Extracted information:
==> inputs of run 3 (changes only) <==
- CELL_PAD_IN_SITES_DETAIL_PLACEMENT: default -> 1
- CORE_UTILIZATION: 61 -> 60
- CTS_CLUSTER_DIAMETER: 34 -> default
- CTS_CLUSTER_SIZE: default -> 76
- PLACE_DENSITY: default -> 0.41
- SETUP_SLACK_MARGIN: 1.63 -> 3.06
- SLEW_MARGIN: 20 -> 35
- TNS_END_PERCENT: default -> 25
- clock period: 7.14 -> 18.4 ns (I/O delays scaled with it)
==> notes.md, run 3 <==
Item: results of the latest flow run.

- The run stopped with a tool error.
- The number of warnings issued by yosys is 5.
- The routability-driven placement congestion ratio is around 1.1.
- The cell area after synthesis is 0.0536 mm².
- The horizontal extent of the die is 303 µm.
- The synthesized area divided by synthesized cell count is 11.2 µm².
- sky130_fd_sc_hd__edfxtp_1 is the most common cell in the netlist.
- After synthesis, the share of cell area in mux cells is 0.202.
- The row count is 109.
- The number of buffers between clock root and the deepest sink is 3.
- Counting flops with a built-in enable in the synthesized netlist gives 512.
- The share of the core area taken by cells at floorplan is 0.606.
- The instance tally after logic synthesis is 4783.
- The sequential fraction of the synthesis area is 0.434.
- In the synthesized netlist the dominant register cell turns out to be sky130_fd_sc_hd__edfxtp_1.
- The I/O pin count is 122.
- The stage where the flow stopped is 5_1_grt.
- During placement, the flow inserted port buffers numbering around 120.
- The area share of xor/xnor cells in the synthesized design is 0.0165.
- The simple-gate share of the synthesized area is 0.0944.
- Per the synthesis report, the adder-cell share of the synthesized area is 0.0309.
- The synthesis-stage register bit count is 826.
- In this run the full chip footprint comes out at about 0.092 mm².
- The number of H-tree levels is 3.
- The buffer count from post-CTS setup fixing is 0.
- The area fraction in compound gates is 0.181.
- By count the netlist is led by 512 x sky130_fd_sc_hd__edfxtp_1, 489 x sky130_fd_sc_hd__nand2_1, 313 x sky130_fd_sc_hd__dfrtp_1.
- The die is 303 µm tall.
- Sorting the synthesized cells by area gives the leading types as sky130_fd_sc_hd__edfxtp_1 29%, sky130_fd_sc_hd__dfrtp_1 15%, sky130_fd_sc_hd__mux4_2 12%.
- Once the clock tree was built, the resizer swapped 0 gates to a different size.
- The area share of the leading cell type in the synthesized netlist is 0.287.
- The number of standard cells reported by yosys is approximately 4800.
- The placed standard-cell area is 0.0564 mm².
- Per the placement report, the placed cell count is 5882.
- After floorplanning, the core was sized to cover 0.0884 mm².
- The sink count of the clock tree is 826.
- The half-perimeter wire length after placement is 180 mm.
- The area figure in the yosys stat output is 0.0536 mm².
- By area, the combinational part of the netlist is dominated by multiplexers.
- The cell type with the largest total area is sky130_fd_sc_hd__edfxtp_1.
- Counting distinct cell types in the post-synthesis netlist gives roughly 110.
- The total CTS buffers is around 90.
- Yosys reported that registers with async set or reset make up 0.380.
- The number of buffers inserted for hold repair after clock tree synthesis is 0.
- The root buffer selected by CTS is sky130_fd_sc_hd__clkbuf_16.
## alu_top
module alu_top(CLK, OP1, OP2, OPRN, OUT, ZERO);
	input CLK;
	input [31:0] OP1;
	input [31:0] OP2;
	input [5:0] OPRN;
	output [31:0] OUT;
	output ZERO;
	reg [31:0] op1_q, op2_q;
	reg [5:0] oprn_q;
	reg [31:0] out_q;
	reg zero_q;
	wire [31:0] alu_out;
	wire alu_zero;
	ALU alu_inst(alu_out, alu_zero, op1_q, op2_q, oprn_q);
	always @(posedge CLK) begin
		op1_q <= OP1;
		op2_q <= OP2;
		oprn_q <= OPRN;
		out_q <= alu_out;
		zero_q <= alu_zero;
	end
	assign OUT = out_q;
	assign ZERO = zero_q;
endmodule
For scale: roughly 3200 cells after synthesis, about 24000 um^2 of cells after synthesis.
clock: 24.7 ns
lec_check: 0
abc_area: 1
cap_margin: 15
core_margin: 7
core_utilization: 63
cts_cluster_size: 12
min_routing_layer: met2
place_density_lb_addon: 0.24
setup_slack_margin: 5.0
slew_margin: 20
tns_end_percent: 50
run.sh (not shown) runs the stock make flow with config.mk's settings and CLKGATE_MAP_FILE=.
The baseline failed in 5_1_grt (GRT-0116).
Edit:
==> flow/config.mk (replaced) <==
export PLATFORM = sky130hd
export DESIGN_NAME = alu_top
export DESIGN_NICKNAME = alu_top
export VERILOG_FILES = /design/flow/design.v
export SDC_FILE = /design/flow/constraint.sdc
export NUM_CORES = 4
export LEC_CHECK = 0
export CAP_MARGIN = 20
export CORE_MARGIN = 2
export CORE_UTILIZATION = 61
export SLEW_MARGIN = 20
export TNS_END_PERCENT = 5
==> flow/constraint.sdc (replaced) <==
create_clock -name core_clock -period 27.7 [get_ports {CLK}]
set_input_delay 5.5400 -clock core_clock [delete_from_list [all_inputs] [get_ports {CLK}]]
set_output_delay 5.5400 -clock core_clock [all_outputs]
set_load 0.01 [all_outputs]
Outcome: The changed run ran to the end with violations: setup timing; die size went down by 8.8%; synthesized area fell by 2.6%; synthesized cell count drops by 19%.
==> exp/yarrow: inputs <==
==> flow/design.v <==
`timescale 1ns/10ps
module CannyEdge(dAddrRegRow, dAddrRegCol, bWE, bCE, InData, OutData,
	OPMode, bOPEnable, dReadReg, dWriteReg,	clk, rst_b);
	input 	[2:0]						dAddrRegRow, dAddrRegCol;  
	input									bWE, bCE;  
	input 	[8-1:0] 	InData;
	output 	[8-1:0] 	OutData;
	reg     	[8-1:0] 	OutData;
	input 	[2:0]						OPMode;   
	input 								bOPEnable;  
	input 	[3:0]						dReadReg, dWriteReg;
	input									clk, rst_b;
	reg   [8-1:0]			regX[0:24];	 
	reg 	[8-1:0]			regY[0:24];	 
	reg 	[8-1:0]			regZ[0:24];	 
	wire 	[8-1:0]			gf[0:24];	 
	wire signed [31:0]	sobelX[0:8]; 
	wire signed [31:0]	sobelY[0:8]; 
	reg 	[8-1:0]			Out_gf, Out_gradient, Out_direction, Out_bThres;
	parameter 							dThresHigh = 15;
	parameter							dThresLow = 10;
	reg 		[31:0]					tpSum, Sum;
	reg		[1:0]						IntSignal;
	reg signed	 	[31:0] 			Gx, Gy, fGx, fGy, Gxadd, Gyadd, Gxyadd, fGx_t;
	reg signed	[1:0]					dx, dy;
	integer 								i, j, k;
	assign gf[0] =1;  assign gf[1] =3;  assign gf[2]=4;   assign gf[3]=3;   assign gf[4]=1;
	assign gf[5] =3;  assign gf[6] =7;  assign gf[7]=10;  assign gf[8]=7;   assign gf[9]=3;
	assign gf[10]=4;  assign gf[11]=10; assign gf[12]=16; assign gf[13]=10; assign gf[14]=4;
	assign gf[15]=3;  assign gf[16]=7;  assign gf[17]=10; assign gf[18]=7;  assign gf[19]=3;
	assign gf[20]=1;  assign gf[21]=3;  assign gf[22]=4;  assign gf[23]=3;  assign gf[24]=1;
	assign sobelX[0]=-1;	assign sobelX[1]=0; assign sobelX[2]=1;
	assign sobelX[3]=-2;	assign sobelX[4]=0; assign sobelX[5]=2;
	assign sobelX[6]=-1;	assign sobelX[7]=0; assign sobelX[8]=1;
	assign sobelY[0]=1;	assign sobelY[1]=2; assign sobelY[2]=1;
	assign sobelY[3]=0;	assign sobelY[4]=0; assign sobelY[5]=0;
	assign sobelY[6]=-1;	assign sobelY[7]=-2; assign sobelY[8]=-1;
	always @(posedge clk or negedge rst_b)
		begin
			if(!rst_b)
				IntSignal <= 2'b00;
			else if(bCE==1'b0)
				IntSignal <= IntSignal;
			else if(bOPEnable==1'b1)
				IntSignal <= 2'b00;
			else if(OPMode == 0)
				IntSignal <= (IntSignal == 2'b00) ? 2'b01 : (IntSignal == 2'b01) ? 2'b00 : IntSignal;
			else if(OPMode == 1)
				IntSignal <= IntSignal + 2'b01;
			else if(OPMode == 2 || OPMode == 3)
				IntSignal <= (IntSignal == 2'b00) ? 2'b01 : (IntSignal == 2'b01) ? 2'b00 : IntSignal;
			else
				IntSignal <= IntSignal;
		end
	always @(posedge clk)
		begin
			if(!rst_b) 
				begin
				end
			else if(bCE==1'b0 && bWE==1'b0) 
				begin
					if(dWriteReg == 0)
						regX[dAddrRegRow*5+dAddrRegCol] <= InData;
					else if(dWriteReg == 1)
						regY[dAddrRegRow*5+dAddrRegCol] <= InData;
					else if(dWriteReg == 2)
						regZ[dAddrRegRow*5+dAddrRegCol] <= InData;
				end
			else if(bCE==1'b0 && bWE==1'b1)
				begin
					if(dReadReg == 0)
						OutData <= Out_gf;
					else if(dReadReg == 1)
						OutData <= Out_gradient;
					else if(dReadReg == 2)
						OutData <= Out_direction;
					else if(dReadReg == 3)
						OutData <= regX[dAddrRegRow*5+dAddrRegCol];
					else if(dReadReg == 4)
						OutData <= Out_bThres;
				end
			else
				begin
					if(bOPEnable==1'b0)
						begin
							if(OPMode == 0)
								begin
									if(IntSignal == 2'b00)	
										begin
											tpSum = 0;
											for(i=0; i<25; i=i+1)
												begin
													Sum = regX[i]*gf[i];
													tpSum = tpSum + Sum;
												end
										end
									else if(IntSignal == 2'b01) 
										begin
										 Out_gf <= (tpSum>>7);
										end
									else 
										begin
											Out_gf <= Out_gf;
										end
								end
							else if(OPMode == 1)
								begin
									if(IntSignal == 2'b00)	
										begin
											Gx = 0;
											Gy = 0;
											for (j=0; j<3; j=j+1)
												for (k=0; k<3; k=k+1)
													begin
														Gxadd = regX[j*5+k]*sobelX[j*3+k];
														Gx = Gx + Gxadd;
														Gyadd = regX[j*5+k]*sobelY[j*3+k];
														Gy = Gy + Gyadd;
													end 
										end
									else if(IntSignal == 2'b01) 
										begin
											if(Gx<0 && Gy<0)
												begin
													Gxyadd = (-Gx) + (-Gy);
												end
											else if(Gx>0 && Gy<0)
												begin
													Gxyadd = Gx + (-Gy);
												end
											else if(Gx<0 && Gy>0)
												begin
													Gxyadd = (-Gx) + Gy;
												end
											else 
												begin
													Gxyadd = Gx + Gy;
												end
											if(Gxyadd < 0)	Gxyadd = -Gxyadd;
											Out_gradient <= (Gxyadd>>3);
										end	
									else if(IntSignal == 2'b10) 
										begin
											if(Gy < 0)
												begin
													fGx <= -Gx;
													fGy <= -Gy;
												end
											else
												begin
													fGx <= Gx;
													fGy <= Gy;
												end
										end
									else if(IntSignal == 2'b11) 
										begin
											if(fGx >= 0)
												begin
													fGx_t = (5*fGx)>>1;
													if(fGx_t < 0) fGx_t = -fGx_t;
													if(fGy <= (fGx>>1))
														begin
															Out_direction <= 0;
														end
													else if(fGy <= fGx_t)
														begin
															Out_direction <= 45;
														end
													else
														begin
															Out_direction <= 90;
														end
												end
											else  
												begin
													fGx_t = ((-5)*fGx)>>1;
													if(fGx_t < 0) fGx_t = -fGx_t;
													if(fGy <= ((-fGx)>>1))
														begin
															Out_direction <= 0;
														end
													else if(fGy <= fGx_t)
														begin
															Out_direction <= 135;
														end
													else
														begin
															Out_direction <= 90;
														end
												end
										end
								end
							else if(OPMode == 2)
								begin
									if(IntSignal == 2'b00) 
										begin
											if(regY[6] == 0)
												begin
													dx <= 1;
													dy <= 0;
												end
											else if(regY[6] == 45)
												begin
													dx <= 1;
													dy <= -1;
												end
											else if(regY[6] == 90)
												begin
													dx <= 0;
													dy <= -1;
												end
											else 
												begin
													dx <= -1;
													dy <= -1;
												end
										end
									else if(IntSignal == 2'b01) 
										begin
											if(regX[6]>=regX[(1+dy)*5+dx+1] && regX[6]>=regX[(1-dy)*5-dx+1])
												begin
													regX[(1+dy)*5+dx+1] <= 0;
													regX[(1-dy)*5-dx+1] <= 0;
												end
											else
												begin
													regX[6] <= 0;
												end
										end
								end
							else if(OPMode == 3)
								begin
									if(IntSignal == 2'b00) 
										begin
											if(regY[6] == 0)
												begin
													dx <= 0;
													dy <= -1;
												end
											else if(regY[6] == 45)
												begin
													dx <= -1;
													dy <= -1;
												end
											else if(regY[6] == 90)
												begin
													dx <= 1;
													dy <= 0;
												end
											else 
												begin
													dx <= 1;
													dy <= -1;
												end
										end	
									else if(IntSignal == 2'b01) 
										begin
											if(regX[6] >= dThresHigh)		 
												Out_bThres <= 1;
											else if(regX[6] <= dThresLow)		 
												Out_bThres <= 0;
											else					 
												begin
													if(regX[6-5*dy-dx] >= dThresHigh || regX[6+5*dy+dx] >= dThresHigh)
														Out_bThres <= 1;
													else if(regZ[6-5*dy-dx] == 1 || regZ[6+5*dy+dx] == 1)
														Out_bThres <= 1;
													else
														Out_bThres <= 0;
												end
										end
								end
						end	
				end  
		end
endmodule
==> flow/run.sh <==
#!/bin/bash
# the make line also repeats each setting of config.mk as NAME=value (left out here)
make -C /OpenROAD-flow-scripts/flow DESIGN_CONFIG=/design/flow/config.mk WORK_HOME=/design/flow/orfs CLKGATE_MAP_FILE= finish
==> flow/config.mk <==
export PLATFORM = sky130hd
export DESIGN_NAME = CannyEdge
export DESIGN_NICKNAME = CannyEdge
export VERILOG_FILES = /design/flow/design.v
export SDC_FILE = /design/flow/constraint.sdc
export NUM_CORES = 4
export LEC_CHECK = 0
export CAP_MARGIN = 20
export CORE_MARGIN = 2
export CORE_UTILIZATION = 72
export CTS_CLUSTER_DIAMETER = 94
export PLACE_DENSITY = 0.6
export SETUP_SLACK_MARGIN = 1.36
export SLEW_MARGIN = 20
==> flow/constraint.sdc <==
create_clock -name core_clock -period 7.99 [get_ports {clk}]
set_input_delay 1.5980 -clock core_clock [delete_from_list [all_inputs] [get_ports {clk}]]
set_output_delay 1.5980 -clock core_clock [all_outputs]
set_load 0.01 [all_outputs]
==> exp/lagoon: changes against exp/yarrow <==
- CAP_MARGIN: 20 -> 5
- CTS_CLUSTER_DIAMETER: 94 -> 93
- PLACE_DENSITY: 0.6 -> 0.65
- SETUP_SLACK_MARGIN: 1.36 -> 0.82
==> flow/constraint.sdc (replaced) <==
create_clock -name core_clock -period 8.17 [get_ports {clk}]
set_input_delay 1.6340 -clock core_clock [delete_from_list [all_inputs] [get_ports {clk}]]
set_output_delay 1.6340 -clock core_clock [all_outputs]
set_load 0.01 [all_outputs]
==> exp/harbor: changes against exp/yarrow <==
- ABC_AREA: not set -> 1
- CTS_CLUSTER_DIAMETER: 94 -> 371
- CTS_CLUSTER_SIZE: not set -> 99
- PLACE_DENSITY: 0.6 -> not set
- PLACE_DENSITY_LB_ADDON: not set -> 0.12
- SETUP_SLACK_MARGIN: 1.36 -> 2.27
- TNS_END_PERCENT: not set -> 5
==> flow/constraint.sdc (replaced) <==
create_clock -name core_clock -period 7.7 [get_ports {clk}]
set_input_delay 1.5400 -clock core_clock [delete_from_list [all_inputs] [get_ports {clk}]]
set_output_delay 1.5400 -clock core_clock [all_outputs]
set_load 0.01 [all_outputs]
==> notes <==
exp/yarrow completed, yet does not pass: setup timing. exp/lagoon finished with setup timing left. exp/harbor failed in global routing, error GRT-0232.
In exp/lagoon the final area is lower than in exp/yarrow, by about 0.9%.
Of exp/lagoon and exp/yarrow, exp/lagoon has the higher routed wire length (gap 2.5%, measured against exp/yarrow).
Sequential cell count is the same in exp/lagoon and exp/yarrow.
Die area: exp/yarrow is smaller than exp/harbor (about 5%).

Problem requirements: Using the data above, repeat exactly the lines that begin at the line with "- sky130_fd_sc_hd__edfxtp_1 is" and end at the line with "- The die is 303 µm tall.", both ends included.

Response:
- sky130_fd_sc_hd__edfxtp_1 is the most common cell in the netlist.
- After synthesis, the share of cell area in mux cells is 0.202.
- The row count is 109.
- The number of buffers between clock root and the deepest sink is 3.
- Counting flops with a built-in enable in the synthesized netlist gives 512.
- The share of the core area taken by cells at floorplan is 0.606.
- The instance tally after logic synthesis is 4783.
- The sequential fraction of the synthesis area is 0.434.
- In the synthesized netlist the dominant register cell turns out to be sky130_fd_sc_hd__edfxtp_1.
- The I/O pin count is 122.
- The stage where the flow stopped is 5_1_grt.
- During placement, the flow inserted port buffers numbering around 120.
- The area share of xor/xnor cells in the synthesized design is 0.0165.
- The simple-gate share of the synthesized area is 0.0944.
- Per the synthesis report, the adder-cell share of the synthesized area is 0.0309.
- The synthesis-stage register bit count is 826.
- In this run the full chip footprint comes out at about 0.092 mm².
- The number of H-tree levels is 3.
- The buffer count from post-CTS setup fixing is 0.
- The area fraction in compound gates is 0.181.
- By count the netlist is led by 512 x sky130_fd_sc_hd__edfxtp_1, 489 x sky130_fd_sc_hd__nand2_1, 313 x sky130_fd_sc_hd__dfrtp_1.
- The die is 303 µm tall.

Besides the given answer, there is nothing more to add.